Há imagens que nos marcam porque parecem romper algo maior do que a lógica dos acontecimentos. A morte da jovem de 21 anos durante um salto de rope jump, no interior de São Paulo, é uma delas.
Uma vida interrompida não por um fenômeno imprevisível, nem por um risco desconhecido, mas, segundo as informações divulgadas até agora, por uma falha elementar: a ausência da corda que deveria sustentá-la.
É impossível acompanhar os relatos sobre o caso sem imaginar o instante anterior ao salto. O momento em que alguém respira fundo, sente medo, hesita e, ainda assim, decide seguir. Em experiências como essa, o impulso pode ser a coragem, mas o que permite o passo adiante é outra coisa: confiança.
Confiamos o tempo inteiro. Entramos num elevador sem perguntar quem fez a manutenção. Embarcamos em ônibus, atravessamos pontes, fazemos exames médicos e colocamos filhos em atividades esportivas. Não porque ignoramos os riscos, mas porque acreditamos que existem pessoas, regras e processos trabalhando para reduzi-los.
Logo após esse episódio, ouvi um cirurgião comentar nas redes sociais algo que me parece essencial: em profissões que lidam com vidas, não existe espaço para improviso.
Antes de uma cirurgia, equipamentos são conferidos, medicações são verificadas e equipes repetem protocolos que, para quem vê de fora, podem parecer excessivos. Não são. Protocolos existem justamente porque seres humanos estão sujeitos a falhas.
Isso vale para hospitais, mas também para qualquer atividade em que alguém dependa do cuidado técnico do outro: do transporte ao lazer, da construção civil aos esportes de aventura. Segurança não é detalhe. Segurança é compromisso.
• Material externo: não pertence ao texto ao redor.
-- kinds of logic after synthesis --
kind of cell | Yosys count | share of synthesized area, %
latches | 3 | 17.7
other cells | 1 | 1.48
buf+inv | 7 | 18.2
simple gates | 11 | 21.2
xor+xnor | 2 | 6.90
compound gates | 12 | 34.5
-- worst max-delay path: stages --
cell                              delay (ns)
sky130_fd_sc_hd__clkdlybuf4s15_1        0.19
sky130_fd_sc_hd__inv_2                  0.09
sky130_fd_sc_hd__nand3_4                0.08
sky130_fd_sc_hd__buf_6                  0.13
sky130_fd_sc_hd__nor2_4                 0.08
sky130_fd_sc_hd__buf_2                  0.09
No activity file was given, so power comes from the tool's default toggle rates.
### flow/design.v
module alu32(sum,a,b,zout,gin,nout,overflow); 
output [31:0] sum;
input [31:0] a,b; 
input [2:0] gin; 
reg [31:0] sum;
reg [31:0] less;
output zout, nout, overflow;
reg zout, nout, overflow;
always @(a or b or gin)
begin
	case(gin)
	3'b010: sum=a+b; 		 
	3'b110: sum=a+1+(~b);	 
	3'b111: begin less=a+1+(~b);	 
			if (less[31]) sum=1;	
			else sum=0;
		  end
	3'b000: sum=a & b;	 
	3'b001: sum=a|b;	 
	3'b011: sum=a;		 
	3'b100: sum=b>>>a;	 
	default: sum=31'bx;	
	endcase
zout=~(|sum);
nout=sum[31];
overflow=~(a[31] ^ b[31]) & ~(~(a[31]) ^ sum[31]);	 
end
endmodule
### flow/run.sh
#!/bin/bash
# OpenROAD 26Q1-2900-gdf79404cd8, Yosys 0.63+post, stock flow scripts
make -C /OpenROAD-flow-scripts/flow DESIGN_CONFIG=/design/flow/config.mk WORK_HOME=/design/flow/orfs finish
### flow/config.mk
export PLATFORM = sky130hd
export DESIGN_NAME = alu32
export DESIGN_NICKNAME = alu32
export VERILOG_FILES = /design/flow/design.v
export SDC_FILE = /design/flow/constraint.sdc
export NUM_CORES = 4
export LEC_CHECK = 1
export CORE_UTILIZATION = 30
### flow/constraint.sdc
current_design alu32

set clk_period 29.7
set clk_io_pct 0.2

create_clock -name clk0 -period $clk_period

set non_clock_inputs [all_inputs -no_clocks]
set_input_delay [expr $clk_period * $clk_io_pct] -clock clk0 $non_clock_inputs
set_output_delay [expr $clk_period * $clk_io_pct] -clock clk0 [all_outputs]
==> flow_summary.toml <==
# yosys + openroad results
[final_layout]
num-clock-buffers = 0
flops = 0
final_util_pct = 35.71
regArea_um2 = 0
drive_above_1_share_pct = 8.194
fill_cells = 2643
areaGrowthSynthToFinish_pct = 16.25

[timing]
hold_viol = 0
fmax_ghz = 0.05701
fin_crit_ns = 17.54
fin_ws_ns = 12.16
fin_crit_sh_pct = 59.06
worst_pin_slew_ns = 0.7960
drv_slew = 0
rsz0062_at_grt = "no"
setup_viol = 0
slew_headroom_pct = 46.61
setup-tns-final_ns = 0

[clock_network]
cts_resized = 0
cts_hold_buf = 0
cts_setup_buffers = 0

[critical_path]
cp_slowest_cell = "ha_1"
crit_path_max_incr_delay_ns = 0.79
worstPathRequired_ns = 23.76
critPathMostFrequentCell = "clkdlybuf4s50_1"
cp-start-kind = "primary input"
critPathCaptureType = "output port"
cp_max_fo = 26
cp_top_family = "simple AND/OR/NAND/NOR gates"
path_cells = "clkdlybuf4s50_1 -> buf_4 -> clkinv_1 -> ha_1 -> nand2_1 -> or4_1 -> a21oi_1 -> o21ai_0 -> a31o_2 -> a221oi_1 -> o21ai_1 -> nor4_1 -> and4b_1 -> nand4b_1 -> nor4_2 -> clkdlybuf4s50_1"
cp.arrival_ns = 11.60
worst-path-buf-inv = 4
path_class = "primary input to output port"

[placement]
dp_hpwl_um = 28350
port_buffers = 102
dp_slack_ns = 12.27
place_congestion = 0.9606

[job]
warnings = 95
maxCapViolCount = 0

[global_route]
grt_first_pass_wirelength_um = 53030
grt_overflow_total = 0
gr-usage-all-layers_pct = 27.60
grt_max_degree = 60
first_global_vias = 8458
antenna_found_initial = 0

[yosys]
top_cells_by_count = "107 x nor2_1, 101 x a21oi_1, 98 x inv_1, 98 x nand2_1, 95 x ha_1"
yosys-top-cells-area = "ha_1 16%, mux4_2 9.6%, a21oi_1 6.7%"
synth_chip_area_um2 = 7492
synth_top_area_share_pct = 15.87
synth_warnings = 1
ys_cells = 1088
netlist_area_um2 = 7492
ys_seq_share_pct = 0
synthCells = 1088
postSynthAreaPerCell_um2 = 6.886
most_common_cell = "nor2_1"
ys_types = 86
synth_area_leader_cell = "ha_1"

[floorplan]
fp-utilization_pct = 30.72
rows = 57
die_y_um = 160.0
coreArea_um2 = 24390
die_x_um = 160.0
ios = 102
design.die.area_um2 = 25610

[drt]
n_antenna_cell = 0
dr.pass1.iters = 6
drc = 0
first_iter_violations = 751
wl_per_cell_um = 24.15
routed-via-count = 8900
ant_nets = 0
wirelength_um = 35240
vias_per_cell = 6.100

[power_and_ir_drop]
power_density_nw_per_um2 = 20.08
vdd_drop_max_mv = 0.01515
p_leak_nw = 3.617

[hold_path]
hold_class = "primary input to output port"

[status]
status = "completed"
## cell type report
cell class,count,area [um2],share of cell area [%]
well taps,324,405.4,4.655
repair buffers,124,1166,13.39
multi-input cells,910,6759,77.60
inverters,101,379.1,4.353
## path summary, 6_finish.rpt
path | startpoint | end | slack [ns] | cells past startpoint
hold / removal | gin[0] | sum[16] | 13.07 | 6
setup / recovery | a[3] | zout | 12.16 | 16
## layout by cell type, fill, tap and decap left out, drive strengths merged, types with 8 or more instances in the layout
cell / n
o211ai: 18
ha: 95
o22ai: 8
nor4: 17
nand2: 98
buf: 26
mux2i: 30
a211oi: 34
inv: 99
o221ai: 10
o21ai: 70
nor3: 13
nor2b: 9
clkdlybuf4s50: 98
a21o: 17
o21bai: 13
a211o: 12
xnor2: 16
nand3: 24
mux2: 10
a21oi: 105
mux4: 32
a31oi: 19
and2: 9
nor2: 107
nand2b: 9
## stage by stage
step	area [um2]	total power, W	hold WS [ns]	instances
after global placement	8710	0.0001734	13.08	1459
after CTS	8710	0.0001725	13.09	1459
after floorplan	7492	0.0001054	12.05	1088
final	8710	0.0001749	13.07	1459
after global routing	8710	0.0001885	13.17	1459
after detailed placement	8710	0.0001716	13.08	1459
## cell families after synthesis
kind of cell | count (synthesis) | synth area share, %
adder cells (fa/ha/maj) | 97 | 16.40
AND-OR/OR-AND | 390 | 35.37
XOR/XNOR | 22 | 2.572
AND/OR/NAND/NOR | 329 | 20.74
buffers and inverters | 178 | 9.786
multiplexers | 72 | 15.13
## report_power, final
group / total, W / leakage [nW] / internal, W / switching (W)
Clock: 0 / 0 / 0 / 0
Sequential: 0 / 0 / 0 / 0
Combinational: 0.000175 / 3.62 / 0.0000714 / 0.000103
Total: 0.000175 / 3.62 / 0.0000714 / 0.000103
## layer usage
layer  share of wire [%]  up-vias  GRT usage [%]
li1                    -     4149              -
met1                  41     4222          36.17
met2                  47      450          45.99
met3                 8.3       79          5.029
met4                 3.7        0          8.874
met5                   0        -              0
Power and IR drop assume default switching activity.
==> design/flow/run.sh <==
#!/bin/bash
# OpenROAD 26Q1-2900-gdf79404cd8, Yosys 0.63+post, stock flow scripts
make -C /OpenROAD-flow-scripts/flow DESIGN_CONFIG=/design/flow/config.mk WORK_HOME=/design/flow/orfs finish
==> design/flow/config.mk <==
export PLATFORM = sky130hd
export DESIGN_NAME = finalModuloDesign
export DESIGN_NICKNAME = finalModuloDesign
export VERILOG_FILES = /design/flow/design.v
export SDC_FILE = /design/flow/constraint.sdc
export NUM_CORES = 4
export LEC_CHECK = 1
export CORE_AREA = 10 10 91 91
export DIE_AREA = 0 0 101 101
==> design/flow/constraint.sdc <==
current_design finalModuloDesign

set clk_period 1.8
set clk_io_pct 0.2

create_clock -name clk0 -period $clk_period [get_ports {clk}]

set non_clock_inputs [all_inputs -no_clocks]
set_input_delay [expr $clk_period * $clk_io_pct] -clock clk0 $non_clock_inputs
set_output_delay [expr $clk_period * $clk_io_pct] -clock clk0 [all_outputs]
==> flow/design.v <==
module STI_DAC(clk ,reset, load, pi_data, pi_length, pi_fill, pi_msb, pi_low, pi_end,
	       so_data, so_valid,
	       oem_finish, oem_dataout, oem_addr,
	       odd1_wr, odd2_wr, odd3_wr, odd4_wr, even1_wr, even2_wr, even3_wr, even4_wr);
input clk, reset;
input load, pi_msb, pi_low, pi_end; 
input [15:0] pi_data;
input [1:0] pi_length;
input pi_fill;
output reg so_data, so_valid;
output reg oem_finish, odd1_wr, odd2_wr, odd3_wr, odd4_wr, even1_wr, even2_wr, even3_wr, even4_wr;
output reg [4:0] oem_addr;
output reg [7:0] oem_dataout;
reg [2:0] state_cs, state_ns;  
parameter ST_IDLE = 3'd0;
parameter ST_STI = 3'd1;
parameter ST_8B = 3'd2;
parameter ST_16B = 3'd3;
parameter ST_24B = 3'd4;
parameter ST_32B = 3'd5;
parameter ST_DONE = 3'd6;
reg [4:0] count_pi; 
reg [7:0] count_so;  
reg [2:0] count_sonum;
reg [1:0] state2_cs, state2_ns;  
parameter ST2_IDLE = 2'd0;
parameter ST2_OUTPUT = 2'd1;
parameter ST2_ZERO = 2'd2;
parameter ST2_DONE = 2'd3;
reg [7:0] data;
reg [4:0] count_out;
reg odd;  
always @(posedge clk or posedge reset) begin  
	if(reset)
		state2_cs = ST2_IDLE;
	else
		state2_cs = state2_ns;
end
always @(*) begin  
	case (state2_cs)
		ST2_IDLE:
			if(so_valid)
				state2_ns = ST2_OUTPUT;
			else if(state_ns == ST_DONE)
				state2_ns = ST2_ZERO;
			else
				state2_ns = ST2_IDLE;
		ST2_OUTPUT:
			if(~so_valid)
				state2_ns = ST2_IDLE;
			else
				state2_ns = ST2_OUTPUT;
		ST2_ZERO:
			if(count_so == 255)
				state2_ns = ST2_DONE;
			else
				state2_ns = ST2_ZERO;
		ST2_DONE:
			state2_ns = ST2_DONE;
		default: 
			state2_ns = ST2_IDLE; 
	endcase
end
always @(posedge clk or posedge reset) begin  
	if(reset)
		oem_finish <= 0;
	else if(state2_ns == ST2_DONE)
		oem_finish <= 1;
	else
		oem_finish <= 0;
end
always @(posedge clk or posedge reset) begin  
	if(reset)
		data <= 8'd0;
	else if(state2_ns == ST2_OUTPUT)begin
		data[0] <= so_data;
		data[1] <= data[0];
		data[2] <= data[1];
		data[3] <= data[2];
		data[4] <= data[3];
		data[5] <= data[4];
		data[6] <= data[5];
		data[7] <= data[6];
	end
	else
		data <= 8'd0;
end
always @(posedge clk or posedge reset) begin  
	if(reset)
		oem_dataout <= 8'd0;
	else if(count_sonum == 3'd0)
		oem_dataout <= data;
	else
		oem_dataout <= 8'd0;
end
always @(posedge clk or posedge reset) begin  
	if(reset)
		oem_addr <= 5'd0;	
	else if(state2_cs == ST2_OUTPUT && count_sonum == 7)
		if(count_so == 255 || count_so == 0)
			oem_addr <= 5'd0;
		else if(count_so[0])
			oem_addr <= oem_addr + 1'b1;
		else
			oem_addr <= oem_addr;
	else if(state2_cs == ST2_ZERO && ~odd)
		oem_addr <= oem_addr + 1'b1;
	else	
		oem_addr <= oem_addr;
	end
always @(posedge clk) begin  
	if(state2_cs == ST2_OUTPUT)
		if((count_so[3:0] == 15 || 
			count_so[3:0] == 1 || 
			count_so[3:0] == 3 || 
			count_so[3:0] == 5 || 
			count_so[3:0] == 8 || 
			count_so[3:0] == 10 || 
			count_so[3:0] == 12 || 
			count_so[3:0] == 14) && count_sonum == 7)
			odd <= 1;
		else
			odd <= 0;
	else if(state2_cs == ST2_ZERO)
		odd <= odd + 1'b1;
	else
		odd <= 0;
end
always @(posedge clk or posedge reset) begin  
	if(reset)
		odd1_wr <= 0;
	else if(state2_cs == ST2_OUTPUT && odd && count_sonum == 0)
		if(count_so <= 63)
			odd1_wr <= 1;
		else
			odd1_wr <= 0;
	else if(state2_cs == ST2_ZERO && odd)
		if(count_so <= 63)
			odd1_wr <= 1;
		else
			odd1_wr <= 0;
	else
		odd1_wr <= 0;
end
always @(posedge clk or posedge reset) begin  
	if(reset)
		odd2_wr <= 0;
	else if(state2_cs == ST2_OUTPUT && odd && count_sonum == 0)
		if(count_so >= 64 && count_so <= 127)
			odd2_wr <= 1;
		else
			odd2_wr <= 0;
	else if(state2_cs == ST2_ZERO && odd)
		if(count_so >= 64 && count_so <= 127)
			odd2_wr <= 1;
		else
			odd2_wr	<= 0;
	else
		odd2_wr <= 0;
end
always @(posedge clk or posedge reset) begin  
	if(reset)
		odd3_wr <= 0;
	else if(state2_cs == ST2_OUTPUT && odd && count_sonum == 0)
		if(count_so >= 128 && count_so <= 191)
			odd3_wr <= 1;
		else
			odd3_wr <= 0;
	else if(state2_cs == ST2_ZERO && odd)
		if(count_so >= 128 && count_so <= 191)
			odd3_wr <= 1;
		else
			odd3_wr <= 0;
	else
		odd3_wr <= 0;
end
always @(posedge clk or posedge reset) begin  
	if(reset)
		odd4_wr <= 0;
	else if(state2_cs == ST2_OUTPUT && odd && count_sonum == 0)
		if(count_so >= 191 && count_so <= 254)
			odd4_wr <= 1;
		else
			odd4_wr <= 0;
	else if(state2_cs == ST2_ZERO && odd)
		if(count_so >= 191 && count_so <= 254)
			odd4_wr <= 1;
		else
			odd4_wr <= 0;
	else
		odd4_wr <= 0;
end
always @(posedge clk or posedge reset) begin  
	if(reset)
		even1_wr <= 0;
	else if(state2_cs == ST2_OUTPUT && ~odd && count_sonum == 0)
		if(count_so + 1 <= 63)
			even1_wr <= 1;
		else
			even1_wr <= 0;
	else if(state2_cs == ST2_ZERO && ~odd && count_so != 0)
		if(count_so + 1 <= 63)
			even1_wr <= 1;
		else
			even1_wr <= 0;
	else
		even1_wr <= 0;
end
always @(posedge clk or posedge reset) begin  
	if(reset)
		even2_wr <= 0;
	else if(state2_cs == ST2_OUTPUT && ~odd && count_sonum == 0)
		if(count_so >= 63 && count_so <= 126)
			even2_wr <= 1;
		else
			even2_wr <= 0;
	else if(state2_cs == ST2_ZERO && ~odd)
		if(count_so >= 63 && count_so <= 126)
			even2_wr <= 1;
		else
			even2_wr <= 0;
	else
		even2_wr <= 0;
end
always @(posedge clk or posedge reset) begin  
	if(reset)
		even3_wr <= 0;
	else if(state2_cs == ST2_OUTPUT && ~odd && count_sonum == 0)
		if(count_so >= 127 && count_so <= 190)
			even3_wr <= 1;
		else
			even3_wr <= 0;
	else if(state2_cs == ST2_ZERO && ~odd)
		if(count_so >= 127 && count_so <= 190)
			even3_wr <= 1;
		else
			even3_wr <= 0;
	else
		even3_wr <= 0;
end
always @(posedge clk or posedge reset) begin  
	if(reset)
		even4_wr <= 0;
	else if(state2_cs == ST2_OUTPUT && ~odd && count_sonum == 0)
		if(count_so >= 191 && count_so <= 254)
			even4_wr <= 1;
		else
			even4_wr <= 0;
	else if(state2_cs == ST2_ZERO && ~odd)
		if(count_so >= 191 && count_so <= 254)
			even4_wr <= 1;
		else
			even4_wr <= 0;
	else
		even4_wr <= 0;
end
always @(posedge clk or posedge reset) begin  
	if(reset)
		state_cs <= ST_IDLE;
	else
		state_cs <= state_ns;	
end
always @(*) begin  
	case (state_cs)
		ST_IDLE: 
			if(load)
				state_ns = ST_STI;
			else if(pi_end)
				state_ns = ST_DONE;
			else
				state_ns = ST_IDLE;
		ST_STI:
			if(pi_length == 2'b00)
				state_ns = ST_8B;
			else if(pi_length == 2'b01)
				state_ns = ST_16B;
			else if(pi_length == 2'b10)
				state_ns = ST_24B;
			else if(pi_length == 2'b11)
				state_ns = ST_32B;
			else
				state_ns = ST_STI;
		ST_8B:
			if(pi_msb)
				if(count_pi == 5'd8 || count_pi == 5'd0)
					state_ns = ST_IDLE;
				else
					state_ns = ST_8B;
			else
				if(count_pi == 5'd15 || count_pi == 5'd7)
					state_ns = ST_IDLE;
				else
					state_ns = ST_8B;
		ST_16B:
			if(pi_msb)
				if(count_pi == 5'd0)
					state_ns = ST_IDLE;
				else
					state_ns = ST_16B;
			else
				if(count_pi == 5'd15)
					state_ns = ST_IDLE;
				else
					state_ns = ST_16B;
		ST_24B:
			if(pi_fill)	
				if(pi_msb)
					if(count_pi == 5'd24)
						state_ns = ST_IDLE;
					else
						state_ns = ST_24B;
				else
					if(count_pi == 5'd15)
						state_ns = ST_IDLE;
					else
						state_ns = ST_24B;
			else
				if(pi_msb)
					if(count_pi == 5'd0)
						state_ns = ST_IDLE;
					else
						state_ns = ST_24B;
				else
					if(count_pi == 5'd23)
						state_ns = ST_IDLE;
					else
						state_ns = ST_24B;
		ST_32B:
			if(pi_fill)	
				if(pi_msb)
					if(count_pi == 5'd16)
						state_ns = ST_IDLE;
					else
						state_ns = ST_32B;
				else
					if(count_pi == 5'd15)
						state_ns = ST_IDLE;
					else
						state_ns = ST_32B;
			else
				if(pi_msb)
					if(count_pi == 5'd0)
						state_ns = ST_IDLE;
					else
						state_ns = ST_32B;
				else
					if(count_pi == 5'd31)
						state_ns = ST_IDLE;
					else
						state_ns = ST_32B;
		ST_DONE:
			state_ns = ST_DONE;
		default:
			state_ns = ST_IDLE; 
	endcase
end
always @(posedge clk or posedge reset) begin  
	if(reset)
		count_so <=8'd255;
	else if(count_sonum == 3'd7)
		count_so <= count_so + 1'b1;
	else if(state2_cs == ST2_ZERO)
		count_so <= count_so + 1'b1;
	else
		count_so <= count_so;
end
always @(posedge clk or posedge reset) begin  
	if(reset)
		count_sonum <= 3'd0;
	else
		case (state_cs)
			ST_IDLE:
				count_sonum <= 3'd0;
			ST_STI:
				count_sonum <= 3'd0;
			default: 
				if(so_valid)
					count_sonum <= count_sonum + 1'b1;
				else
					count_sonum <= count_sonum; 
		endcase
end
always @(posedge clk or posedge reset) begin  
	if(reset)
		so_data <= 0;
	else
		case (state_cs)
			ST_IDLE:
				so_data <= 0;
			ST_8B:
				so_data <= pi_data[count_pi];
			ST_16B:
				so_data <= pi_data[count_pi];
			ST_24B:
				if(pi_fill)	
					if(count_pi >= 24 && count_pi <= 31)
						so_data <= 0;
					else
						so_data <= pi_data[count_pi];
				else
					if(count_pi >= 16 && count_pi <= 23)
						so_data <= 0;
					else
						so_data <= pi_data[count_pi];
			ST_32B:
				if(pi_fill)	
					if(count_pi >= 16 && count_pi <= 31)
						so_data <= 0;
					else
						so_data <= pi_data[count_pi];
				else
					if(count_pi >= 16 && count_pi <= 31)
						so_data <= 0;
					else
						so_data <= pi_data[count_pi];
			default: 
				so_data <= 0;
		endcase
end
always @(posedge clk or posedge reset) begin  
	if(reset)
		so_valid <= 0;
	else
		case (state_cs)
			ST_8B:
				so_valid <= 1;
			ST_16B:
				so_valid <= 1;
			ST_24B:
				so_valid <= 1;
			ST_32B:
				so_valid <= 1;
			default: 
				so_valid <= 0;
		endcase
end
always @(posedge clk or posedge reset) begin  
	if(reset)
		count_pi <= 5'd0;
	else
		case (state_ns)
			ST_IDLE:
				count_pi <= 5'd0;
			ST_8B:
				if(pi_msb)
					if(pi_low && count_pi == 5'd0)
						count_pi <= 5'd15;
					else if(pi_low)
						count_pi <= count_pi - 1'b1;
					else if(~pi_low && count_pi == 0)
						count_pi <= 5'd7;
					else if(~pi_low)
						count_pi <= count_pi - 1'b1;
					else
						count_pi <= count_pi;
				else
					if(pi_low && count_pi == 5'd0)
						count_pi <= 5'd8;
					else if(pi_low)
						count_pi <= count_pi + 1'b1;
					else if(~pi_low && state_cs == ST_STI)
						count_pi <= 5'd0;
					else if(~pi_low)
						count_pi <= count_pi + 1'b1;
					else
						count_pi <= count_pi;
			ST_16B:
				if(pi_msb)
					if(count_pi == 5'd0)
						count_pi <= 5'd15;
					else
						count_pi <= count_pi - 1'b1;
				else
					if(state_cs == ST_STI)
						count_pi <= 5'd0;
					else
						count_pi <= count_pi + 1'b1;
			ST_24B:
				if(pi_fill)	
					if(pi_msb)
						if(state_cs == ST_STI && count_pi == 5'd0)
							count_pi <= 5'd15;
						else
							count_pi <= count_pi - 1'b1;
					else
						if(state_cs == ST_STI)
							count_pi <= 5'd24;
						else
							count_pi <= count_pi + 1'b1;
				else
					if(pi_msb)
						if(count_pi == 5'd0)
							count_pi <= 5'd23;
						else
							count_pi <= count_pi - 1'b1;
					else
						if(state_cs == ST_STI)
							count_pi <= 5'd0;
						else
							count_pi <= count_pi + 1'b1;
			ST_32B:
				if(pi_fill)	
					if(pi_msb)
						if(state_cs == ST_STI && count_pi == 5'd0)
							count_pi <= 5'd15;
						else
							count_pi <= count_pi - 1'b1;
					else
						if(state_cs == ST_STI)
							count_pi <= 5'd16;
						else
							count_pi <= count_pi + 1'b1;
				else
					if(pi_msb)
						if(count_pi == 5'd0)
							count_pi <= 5'd31;
						else
							count_pi <= count_pi - 1'b1;
					else
						if(state_cs == ST_STI)
							count_pi <= 5'd0;
						else
							count_pi <= count_pi + 1'b1;
			default: 
				count_pi <= 5'd0;
		endcase
end
endmodule
interface mem_bus_if #(parameter ADDR_WIDTH, DATA_WIDTH) ();
    logic [ADDR_WIDTH-1:0] addr;
    logic [DATA_WIDTH-1:0] data;
    modport master(output addr, input data);
    modport slave(input addr, output data);
endinterface  
interface ram_bus_if(input logic clk);
    logic [31:0] addr;
    logic [7:0]  data;
    modport master(output addr, input  data, input clk);    
    modport slave (input  addr, output data, input clk);    
endinterface  
module seg7_decoder (
    input  logic [3:0] data,
    output logic [7:0] seg7
);
    always_comb begin
		unique case (data)
            4'h1: seg7 = 8'b11111001;	 
            4'h2: seg7 = 8'b10100100; 	 
            4'h3: seg7 = 8'b10110000; 	 
            4'h4: seg7 = 8'b10011001; 	 
            4'h5: seg7 = 8'b10010010; 	 
            4'h6: seg7 = 8'b10000010; 	 
            4'h7: seg7 = 8'b11111000; 	 
            4'h8: seg7 = 8'b10000000; 	 
            4'h9: seg7 = 8'b10011000; 	 
            4'ha: seg7 = 8'b10001000;
            4'hb: seg7 = 8'b10000011;
            4'hc: seg7 = 8'b11000110;
            4'hd: seg7 = 8'b10100001;
            4'he: seg7 = 8'b10000110;
            4'hf: seg7 = 8'b10001110;
            4'h0: seg7 = 8'b11000000;
        endcase
    end
endmodule
$ cat run.sh
#!/bin/bash
# OpenROAD 26Q1-2900-gdf79404cd8, Yosys 0.63+post, stock flow scripts
make -C /OpenROAD-flow-scripts/flow DESIGN_CONFIG=/design/flow/config.mk WORK_HOME=/design/flow/orfs finish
Talvez um dos problemas do nosso tempo seja que passamos a enxergar procedimentos como burocracia e rapidez como sinônimo de eficiência. Valorizamos quem entrega resultados imediatos e simplifica etapas. Mas existem contextos em que reduzir controles não representa agilidade e sim exposição ao erro.
No caso da morte da jovem paulistana, há um aprendizado coletivo possível, sem jamais deslocar qualquer responsabilidade para quem perdeu a vida. Quando contratamos serviços, especialmente atividades de aventura, não estamos comprando apenas emoção. Vale perguntar: quem organiza? Existe autorização? Há histórico? Existem certificações? Como funciona a checagem de segurança? Desconfiar de informalidade excessiva ou de preços muito abaixo do mercado não é exagero, é cuidado.
Nada disso diminui a dimensão da perda de uma família que acordou acreditando que viveria apenas mais um sábado e teve sua história impactada por uma ausência impossível de medir.
Que fique a reflexão: quando alguém confia sua segurança ao outro, espera encontrar responsabilidade. E responsabilidade nunca pode depender da sorte.